当前,在技术改进方面,反应器细胞悬浮培养技术在动物疫苗生产领域的研发和应用正成为行业技术革新、产业升级的重要内容。在我国,农业部公告第1708号中明确规定,自2012年2月1日起,各省级兽医行政管理部门停止转瓶培养生产方式的兽用细胞苗生产线项目兽药GMP验收申请。该公告对动物疫苗生产技术升级做出了强制性规定。细胞悬浮培养工艺技术在疫苗生产中的应用不仅能提高疫苗抗原产量,缩短疫苗生产周期,降低生产成本,而且规模化、自动化的反应器疫苗生产平台有效保证每批疫苗质量的稳定性和可靠性。
细胞悬浮培养根据细胞是否贴壁分为无载体的悬浮细胞培养(全悬浮)和贴壁细胞微载体悬浮培养。细胞微载体悬浮培养即细胞贴附在微载体上,再借助搅拌系统悬浮在培养液中培养。载体培养本质上还是贴壁培养,技术难度低,适用于难以驯化为全悬浮的细胞,而且载体培养在成本、细胞密度、操作简便性和工业放大等方面有重大的先天缺陷,其最大培养体积不超过300升,这限制了该技术的大规模化应用。而大规模化是生物反应器的根本优势,1000升以上的培养规模才能充分发挥其规模效应,小于此培养规模的生产线在人力成本、污染风险方面相比传统转瓶技术无明显提高。

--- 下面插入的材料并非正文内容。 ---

<file path="config.mk">
export PLATFORM = sky130hd
export DESIGN_NAME = alu_arbiter_flat
export DESIGN_NICKNAME = d
export VERILOG_FILES = /design/src/rtl/alu_arbiter_if.sv /design/src/rtl/alu_arbiter.sv /design/src/flat_wrapper.sv
export SDC_FILE = /design/constraint.sdc
export NUM_CORES = 1
export LEC_CHECK = 0
export CAP_MARGIN = 20
export CORE_UTILIZATION = 38
export DETAILED_ROUTE_END_ITERATION = 16
export GPL_TIMING_DRIVEN = 1
export HOLD_SLACK_MARGIN = 0.05
export PLACE_DENSITY = 0.84
export REMOVE_ABC_BUFFERS = 1
export SETUP_SLACK_MARGIN = 0.2
export SYNTH_ARGS = -nofsm -noshare
export SYNTH_HDL_FRONTEND = slang
export SYNTH_SLANG_ARGS = --single-unit
</file>
<file path="constraint.sdc">
create_clock -name clk -period 1.5 [get_ports clk]
set_input_delay 0.15 -clock clk [delete_from_list [all_inputs] [get_ports clk]]
set_output_delay 0.15 -clock clk [all_outputs]
set_load 0.02 [all_outputs]
</file>
<file path="src/rtl/alu_arbiter_if.sv">
// alu_arbiter_if: request, response and ALU-side bus of the two-requester ALU arbiter
// slave  : arbiter view (takes requests and ALU results, drives ready, ALU inputs and response)
// master : client/consumer/ALU view (the opposite directions)
interface alu_arbiter_if #(parameter int WIDTH = 4);
  logic             req0_valid, req0_ready, req0_c;
  logic [2:0]       req0_op;
  logic [WIDTH-1:0] req0_x, req0_y;
  logic             req1_valid, req1_ready, req1_c;
  logic [2:0]       req1_op;
  logic [WIDTH-1:0] req1_x, req1_y;
  logic [2:0]       alu_op;
  logic             alu_in_c;
  logic [WIDTH-1:0] alu_in_x, alu_in_y, alu_out_s;
  logic             alu_out_c, alu_zero, alu_overflow;
  logic             rsp_valid, rsp_ready, rsp_id, rsp_c, rsp_zero, rsp_ovf;
  logic [WIDTH-1:0] rsp_s;
  modport slave (
    input  req0_valid, req0_op, req0_c, req0_x, req0_y,
    input  req1_valid, req1_op, req1_c, req1_x, req1_y,
    input  alu_out_s, alu_out_c, alu_zero, alu_overflow, rsp_ready,
    output req0_ready, req1_ready, alu_op, alu_in_c, alu_in_x, alu_in_y,
    output rsp_valid, rsp_id, rsp_s, rsp_c, rsp_zero, rsp_ovf
  );
  modport master (
    output req0_valid, req0_op, req0_c, req0_x, req0_y,
    output req1_valid, req1_op, req1_c, req1_x, req1_y,
    output alu_out_s, alu_out_c, alu_zero, alu_overflow, rsp_ready,
    input  req0_ready, req1_ready, alu_op, alu_in_c, alu_in_x, alu_in_y,
    input  rsp_valid, rsp_id, rsp_s, rsp_c, rsp_zero, rsp_ovf
  );
endinterface

</file>
<file path="src/rtl/alu_arbiter.sv">
// alu_arbiter: two-requester arbiter/sequencer for a shared combinational ALU
// Ports: clk, rst (sync, active-high); bus (alu_arbiter_if.slave: requests, ALU in/out, response);
//        busy (high in EXEC/RESP); ops_done (completed-response counter, wraps).
// Macro ALU_ARB_RR_EN: defined = round-robin on contention, undefined = req0 fixed priority.
module alu_arbiter #(
  parameter int WIDTH = 4,
  parameter int CNT_W = 8
) (
  input  logic             clk,
  input  logic             rst,
  alu_arbiter_if.slave     bus,
  output logic             busy,
  output logic [CNT_W-1:0] ops_done
);
  typedef enum logic [1:0] {IDLE, EXEC, RESP} state_t;
  state_t           r_state, w_next;
  logic             r_last, r_id, w_pick1, w_acc, w_done;
  logic [2:0]       r_op;
  logic             r_c, r_oc, r_z, r_v;
  logic [WIDTH-1:0] r_x, r_y, r_s;
  logic [CNT_W-1:0] r_cnt;
`ifdef ALU_ARB_RR_EN
  assign w_pick1 = bus.req1_valid & (~bus.req0_valid | ~r_last);
`else
  logic w_unused_last;
  assign w_unused_last = r_last;
  assign w_pick1 = bus.req1_valid & ~bus.req0_valid;
`endif
  // ready is gated by rst so both grants stay low while reset is held
  assign w_acc  = (r_state == IDLE) & ~rst & (bus.req0_valid | bus.req1_valid);
  assign w_done = (r_state == RESP) & bus.rsp_ready;
  always_ff @(posedge clk)
    if (rst) r_state <= IDLE;
    else r_state <= w_next;
  always_comb
    w_next = r_state == IDLE ? (w_acc ? EXEC : IDLE) :
             r_state == EXEC ? RESP : (bus.rsp_ready ? IDLE : RESP);
  always_comb begin
    bus.req0_ready = w_acc & ~w_pick1;
    bus.req1_ready = w_acc & w_pick1;
    bus.rsp_valid  = r_state == RESP;
    busy           = r_state != IDLE;
  end
  always_ff @(posedge clk)
    if (rst) begin
      r_op   <= '0;
      r_c    <= 1'b0;
      r_x    <= '0;
      r_y    <= '0;
      r_id   <= 1'b0;
      r_last <= 1'b1;
      r_s    <= '0;
      r_oc   <= 1'b0;
      r_z    <= 1'b0;
      r_v    <= 1'b0;
      r_cnt  <= '0;
    end else begin
      if (w_acc) begin
        r_op   <= w_pick1 ? bus.req1_op : bus.req0_op;
        r_c    <= w_pick1 ? bus.req1_c : bus.req0_c;
        r_x    <= w_pick1 ? bus.req1_x : bus.req0_x;
        r_y    <= w_pick1 ? bus.req1_y : bus.req0_y;
        r_id   <= w_pick1;
        r_last <= w_pick1;
      end
      if (r_state == EXEC) begin
        r_s  <= bus.alu_out_s;
        r_oc <= bus.alu_out_c;
        r_z  <= bus.alu_zero;
        r_v  <= bus.alu_overflow;
      end
      if (w_done) r_cnt <= r_cnt + 1'b1;
    end
  // r_id only changes on acceptance in IDLE, so it stays stable for the whole RESP phase
  assign bus.alu_op   = r_op;
  assign bus.alu_in_c = r_c;
  assign bus.alu_in_x = r_x;
  assign bus.alu_in_y = r_y;
  assign bus.rsp_id   = r_id;
  assign bus.rsp_s    = r_s;
  assign bus.rsp_c    = r_oc;
  assign bus.rsp_zero = r_z;
  assign bus.rsp_ovf  = r_v;
  assign ops_done     = r_cnt;
endmodule

</file>
<file path="src/flat_wrapper.sv">
// flat-port wrapper written by rule: the top's interface ports become plain ports
module alu_arbiter_flat 
#(
  parameter int WIDTH = 4,
  parameter int CNT_W = 8
)
  (clk, rst, busy, ops_done, bus_req0_valid, bus_req0_op, bus_req0_c, bus_req0_x, bus_req0_y, bus_req1_valid, bus_req1_op, bus_req1_c, bus_req1_x, bus_req1_y, bus_alu_out_s, bus_alu_out_c, bus_alu_zero, bus_alu_overflow, bus_rsp_ready, bus_req0_ready, bus_req1_ready, bus_alu_op, bus_alu_in_c, bus_alu_in_x, bus_alu_in_y, bus_rsp_valid, bus_rsp_id, bus_rsp_s, bus_rsp_c, bus_rsp_zero, bus_rsp_ovf);
  alu_arbiter_if #(.WIDTH(WIDTH)) bus_i ();
  input  logic clk;
  input  logic rst;
  output logic busy;
  output logic [CNT_W-1:0] ops_done;
  input wire logic [$bits(bus_i.req0_valid)-1:0] bus_req0_valid;
  input wire logic [$bits(bus_i.req0_op)-1:0] bus_req0_op;
  input wire logic [$bits(bus_i.req0_c)-1:0] bus_req0_c;
  input wire logic [$bits(bus_i.req0_x)-1:0] bus_req0_x;
  input wire logic [$bits(bus_i.req0_y)-1:0] bus_req0_y;
  input wire logic [$bits(bus_i.req1_valid)-1:0] bus_req1_valid;
  input wire logic [$bits(bus_i.req1_op)-1:0] bus_req1_op;
  input wire logic [$bits(bus_i.req1_c)-1:0] bus_req1_c;
  input wire logic [$bits(bus_i.req1_x)-1:0] bus_req1_x;
  input wire logic [$bits(bus_i.req1_y)-1:0] bus_req1_y;
  input wire logic [$bits(bus_i.alu_out_s)-1:0] bus_alu_out_s;
  input wire logic [$bits(bus_i.alu_out_c)-1:0] bus_alu_out_c;
  input wire logic [$bits(bus_i.alu_zero)-1:0] bus_alu_zero;
  input wire logic [$bits(bus_i.alu_overflow)-1:0] bus_alu_overflow;
  input wire logic [$bits(bus_i.rsp_ready)-1:0] bus_rsp_ready;
  output wire logic [$bits(bus_i.req0_ready)-1:0] bus_req0_ready;
  output wire logic [$bits(bus_i.req1_ready)-1:0] bus_req1_ready;
  output wire logic [$bits(bus_i.alu_op)-1:0] bus_alu_op;
  output wire logic [$bits(bus_i.alu_in_c)-1:0] bus_alu_in_c;
  output wire logic [$bits(bus_i.alu_in_x)-1:0] bus_alu_in_x;
  output wire logic [$bits(bus_i.alu_in_y)-1:0] bus_alu_in_y;
  output wire logic [$bits(bus_i.rsp_valid)-1:0] bus_rsp_valid;
  output wire logic [$bits(bus_i.rsp_id)-1:0] bus_rsp_id;
  output wire logic [$bits(bus_i.rsp_s)-1:0] bus_rsp_s;
  output wire logic [$bits(bus_i.rsp_c)-1:0] bus_rsp_c;
  output wire logic [$bits(bus_i.rsp_zero)-1:0] bus_rsp_zero;
  output wire logic [$bits(bus_i.rsp_ovf)-1:0] bus_rsp_ovf;
  assign bus_i.req0_valid = bus_req0_valid;
  assign bus_i.req0_op = bus_req0_op;
  assign bus_i.req0_c = bus_req0_c;
  assign bus_i.req0_x = bus_req0_x;
  assign bus_i.req0_y = bus_req0_y;
  assign bus_i.req1_valid = bus_req1_valid;
  assign bus_i.req1_op = bus_req1_op;
  assign bus_i.req1_c = bus_req1_c;
  assign bus_i.req1_x = bus_req1_x;
  assign bus_i.req1_y = bus_req1_y;
  assign bus_i.alu_out_s = bus_alu_out_s;
  assign bus_i.alu_out_c = bus_alu_out_c;
  assign bus_i.alu_zero = bus_alu_zero;
  assign bus_i.alu_overflow = bus_alu_overflow;
  assign bus_i.rsp_ready = bus_rsp_ready;
  assign bus_req0_ready = bus_i.req0_ready;
  assign bus_req1_ready = bus_i.req1_ready;
  assign bus_alu_op = bus_i.alu_op;
  assign bus_alu_in_c = bus_i.alu_in_c;
  assign bus_alu_in_x = bus_i.alu_in_x;
  assign bus_alu_in_y = bus_i.alu_in_y;
  assign bus_rsp_valid = bus_i.rsp_valid;
  assign bus_rsp_id = bus_i.rsp_id;
  assign bus_rsp_s = bus_i.rsp_s;
  assign bus_rsp_c = bus_i.rsp_c;
  assign bus_rsp_zero = bus_i.rsp_zero;
  assign bus_rsp_ovf = bus_i.rsp_ovf;
  alu_arbiter #(.WIDTH(WIDTH), .CNT_W(CNT_W)) u_core (.clk(clk), .rst(rst), .bus(bus_i), .busy(busy), .ops_done(ops_done));
endmodule
</file>
; Word-level counts from Yosys, hierarchy flattened
; Cells that the tools add are included.
; W data, S select, Z words.
[word_totals]
regBits = 30
inputBits = 36
output_inout_bits = 32
[op_classes]
n_addsub = 1
eq_ne = 2
muxes = 8
bitwise_logic = 10
n_reduce_logical = 2
[ops]
columns = operator, n
row1 = $add A8 B1 Y8 const B, 1
row2 = $mux W4, 2
row3 = $and A1 B1 Y1, 6
row4 = $mux W2, 3
row5 = $mux W3, 1
row6 = $not A1 Y1, 3
row7 = $eq A2 B1 Y1 const B, 1
row8 = $eq A2 B2 Y1 const B, 1
row9 = $logic_not A2 Y1, 1
row10 = $mux W1, 2
row11 = $reduce_bool A2 Y1, 1
row12 = $or A1 B1 Y1, 1

; Longest topological paths before layout
[depth]
ltp_word = 5
ltp_mapped = 5

; Worst setup path before layout
; Ideal clock, no wire load.
[synth_timing]
kind = register to output
from = reg u_core.r_state[1]
to = out bus_req0_ready
t_arrival_ps = 1263
slack_ps = 87
path_stages_with_launch = 4
path_buffers = 0
path_cell_list = dfxtp_1 nor2_1 and2_0 nor2b_1
[synth_between]
elab_chain_cells = 4
[synth_rtl]
columns = item, line
row1 = "start, declared", alu_arbiter.sv:16  ; state_t r_state, w_next;
row2 = "start signal, assigned", alu_arbiter.sv:34  ; else r_state <= w_next;
row3 = $logic_not A2 Y1, alu_arbiter.sv:30  ; assign w_acc = (r_state == IDLE) & ~rst & (bus.req0_valid | bus.req1_valid);
row4 = $and A1 B1 Y1 (2 in a row), alu_arbiter.sv:30
row5 = $and A1 B1 Y1, alu_arbiter.sv:39  ; bus.req0_ready = w_acc & ~w_pick1;
row6 = "end, declared", flat_wrapper.sv:28  ; output wire logic [$bits(bus_i.req0_ready)-1:0] bus_req0_ready;
; Every way passes these cells.

; Final worst setup path
[layout_timing]
from = reg u_core.r_state[0]
to = reg u_core.r_cnt[7], in the netlist u_core.ops_done[7]
[layout_between]
elab_chain_cells = 2
[layout_rtl]
columns = item, line
row1 = $eq A2 B2 Y1, alu_arbiter.sv:31  ; assign w_done = (r_state == RESP) & bus.rsp_ready;
row2 = $and A1 B1 Y1, alu_arbiter.sv:31
row3 = "end signal, assigned", alu_arbiter.sv:72  ; if (w_done) r_cnt <= r_cnt + 1'b1;
row4 = "end, declared", alu_arbiter.sv:21  ; logic [CNT_W-1:0] r_cnt;
; Every way passes these cells.
; A chain may end at the register's enable or synchronous reset.

==> metrics.cfg <==
[layout]
drive_gt1_frac = 0.2454
layout.nets = 252
syn2layout_area_growth_pct = 74.07
postLayoutCoreUtil = 0.7116
fin_cells = 260
fillers = 239
antenna_cells = 0

[cts]
cts_root_buf = clkbuf_4
clk_pin_slew_ps = 90
cts_max_level = 2
numCtsBuffers = 5
clock-sinks = 30
insertion_delay_ps = 330
clock_path_buffers = 2
cts_tree = built

[global_route]
busiest_layer = met2
overflow = 0
grt_util_met2 = 0.3698
grt_max_degree = 30
antenna_found_initial = 0
use_met3 = 0.08009
grt_usage = 0.2077
grt_pass1_wl_um = 5451
first_global_vias = 1261
grt_use_met1 = 0.2176

[critical_path]
critPathCaptureType = flip-flop
path_common_cell = buf_6
arrival_ps = 1620
critical_path_class = flip-flop to flip-flop
cp_cell_sequence = buf_6 > nand3b_1 > buf_6 > o31ai_2 > a21oi_2
required_ps = 1720
crit_path_max_fanout = 5
cp_slowest_cell = dfxtp_2
worstSetupStartpointType = flip-flop
crit_path_max_incr_delay_ps = 350

[route]
viasPerCell = 5.085
final_antenna_net_count = 0
wl_per_cell_um = 13.58
drc = 0
routed_wl_um = 3531
drt_iter0_markers = 29
vias = 1322
drt_pre_antenna_iters = 4

[yosys]
synthArstFlopShare = 0
syn_avg_cell_area_um2 = 9.687
synth_seq_cells = 30
synth-seq-area-share = 0.4697
synthCells = 132
synth_cell_type_count = 25
synth_most_common_cell = dfxtp_1
synthTopCellsByArea = dfxtp_1 (47%), mux2i_1 (16%), a211oi_1 (8.2%)
synth_edf_count = 0
synth_top_area_frac = 0.4697
syn-cell-area_um2 = 1279
synth_top_area_cell = dfxtp_1
synthFlopType = dfxtp_1
ys_warn_count = 0
synth_top_cells_by_count = dfxtp_1 (30), mux2i_1 (20), a21oi_1 (18)

[floorplanning]
die_h_um = 60.01
fp.dieW_um = 60.01
core.rowCount = 20
ios = 68
start_util = 0.4088
fp.coreArea_um2 = 3128
die-area_um2 = 3601

[sta]
period_share = 0.9334
grt_setup_unrepaired = yes
worst_pin_slew_ps = 301.3
maxSlewHeadroom = 0.7992
fin_worst_skew_ps = 7.532
max_freq_mhz = 714.3
finalHoldViolCount = 0
post-route-min-period_ps = 1400
worst_slack_ps = 99.95
setup_viol = 0
hold_ws_ps = 231.6
slew_viol_final = 0

[place]
gp_congestion = 0.7148
preCtsSetupSlack_ps = -367.6
hpwlAfterDp_um = 2478
io_buffers = 67
placed_cells = 246

[hold_path]
hp-class = input pin to flip-flop

[power]
power_density_nw_per_um2 = 852.5
vdd_ir_drop_max_uv = 560.5
p_leak_nw = 0.9825

[job]
max_cap_violations = 0

[run_status]
status = complete, no violations

## logic make-up (layout without fill, tap and decap cells)
kind of cell / after synthesis / count (layout) / synth area share
AO/OA/AOI/OAI: 38 / 38 / 0.1859
flip-flops: 30 / 30 / 0.4697
AND/OR/NAND/NOR: 30 / 30 / 0.1243
multiplexers: 20 / 20 / 0.1566
buffers and inverters: 11 / 95 / 0.04011
XOR/XNOR: 2 / 2 / 0.01370
adder cells (fa/ha/maj): 1 / 1 / 0.009783
## layout make-up
class / instances / area, µm² / share of cell area
timing repair buffer: 86 / 774.5 / 0.3479
multi-input combinational: 91 / 719.4 / 0.3232
sequential: 30 / 613.1 / 0.2754
clock buffer: 7 / 55.05 / 0.02473
tap: 44 / 55.05 / 0.02473
clock inverter: 1 / 5.005 / 0.002248
inverter: 1 / 3.754 / 0.001686
## cell usage in the layout, fill, tap and decap left out, types with 2 or more instances in the layout
cell              n
a211oi_1         14
a21oi_1          16
a21oi_2           2
buf_2             2
buf_4            16
buf_6             5
clkbuf_4          5
clkdlybuf4s50_1  32
dfxtp_1          24
dfxtp_2           4
dfxtp_4           2
dlygate4sd2_1    30
mux2i_1          20
nand3_1           2
nor2_1           10
nor2b_2           2
o21ai_0           2
o31ai_2           2
or4_1             3
xor2_1            2
## metrics by stage
stage	setup TNS, ps	power, mW	instance area [µm²]
final	0	1.898	2226
after global routing	0	1.999	2226
after CTS	0	1.903	2190
after detailed placement	-1479	1.431	2054
after global placement	-1245	1.417	2054
after floorplan	-2584	1.129	1231
## registers in the layout (all words and copies together), names as in the netlist
signal / cells
u_core.bus.alu_in_c: 1
u_core.bus.alu_in_x: 4
u_core.bus.alu_in_y: 4
u_core.bus.alu_op: 3
u_core.bus.rsp_c: 1
u_core.bus.rsp_id: 1
u_core.bus.rsp_ovf: 1
u_core.bus.rsp_s: 4
u_core.bus.rsp_zero: 1
u_core.ops_done: 8
u_core.r_state: 2
## layer usage
metal / up-vias / part of all wire
met5: - / 0
met3: 7 / 0.088
met2: 75 / 0.51
met4: 0 / 0.022
met1: 587 / 0.38
li1: 653 / -
## what timing repair did
action                     in CTS  in global routing
gates cloned                    1                  0
setup buffers                   4                  1
hold buffers                    0                  0
gates resized for setup        77                  9
pin swaps                      11                  0
setup endpoints to repair      40                 12
## critical path, delay by kind of cell (launching register included)
kind	cells	cell delay [ps]
AOI/OAI and AO/OA	2	410
buffers and inverters	2	310
DFF	1	350
and+or+nand+nor	1	230
## power by group
| group | internal [mW] | switching [mW] | leakage, nW |
|---|---|---|---|
| clock | 0.227 | 0.270 | 0.0353 |
| sequential | 0.852 | 0.0325 | 0.249 |
| combinational | 0.265 | 0.251 | 0.699 |
| total | 1.34 | 0.554 | 0.982 |
## final timing paths
kind	start	end	slack, ps	depth (start not counted)
worst min-delay path	bus_req0_valid	u_core.bus.rsp_id$_SDFFE_PP0P_	230	2
worst max-delay path	u_core.r_state[0]$_SDFF_PP0_	u_core.ops_done[7]$_SDFFE_PP0P_	100	5
worst max register to register	u_core.r_state[0]$_SDFF_PP0_	u_core.ops_done[7]$_SDFFE_PP0P_	100	5
worst min register to register	u_core.bus.rsp_ovf$_SDFFE_PP0N_	u_core.bus.rsp_ovf$_SDFFE_PP0N_	500	2
Power figures use the tool's default switching activity.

近来,研究发现MDCK细胞对禽流感病毒敏感,经过培养优化,病毒滴度高于鸡胚。如现有技术中的发明专利ZL201010159741.6,其公开了一种H9N2亚型禽流感灭活疫苗的制备方法及产品,其技术要点主要涉及病毒适应细胞系的筛选、确定、驯化,病毒适应细胞的初级扩增培养和连续培养、接种病毒培养制备病毒液以及最终的灭活及疫苗产品的制备,主要采用微载体技术悬浮培养MDCK细胞生产禽流感灭活疫苗。但受载体放大工艺等限制,其无法满足规模化工业化生产优质禽流感灭活疫苗的需求。
发明内容
本发明的一个目的是,针对现有技术存在的问题,提供全悬浮培养细胞制造禽流感灭活疫苗工艺,满足规模化工业化生产的需要,并且,保证所生产的禽流感灭活疫苗在安全性及效力等方面均表现为优质。
本发明的另一个目的在于,提供一种禽流感灭活疫苗产品,该产品利用全悬浮培养细胞制造禽流感灭活疫苗工艺进行生产,制得的产品在安全性及效力等方面均有高质表现。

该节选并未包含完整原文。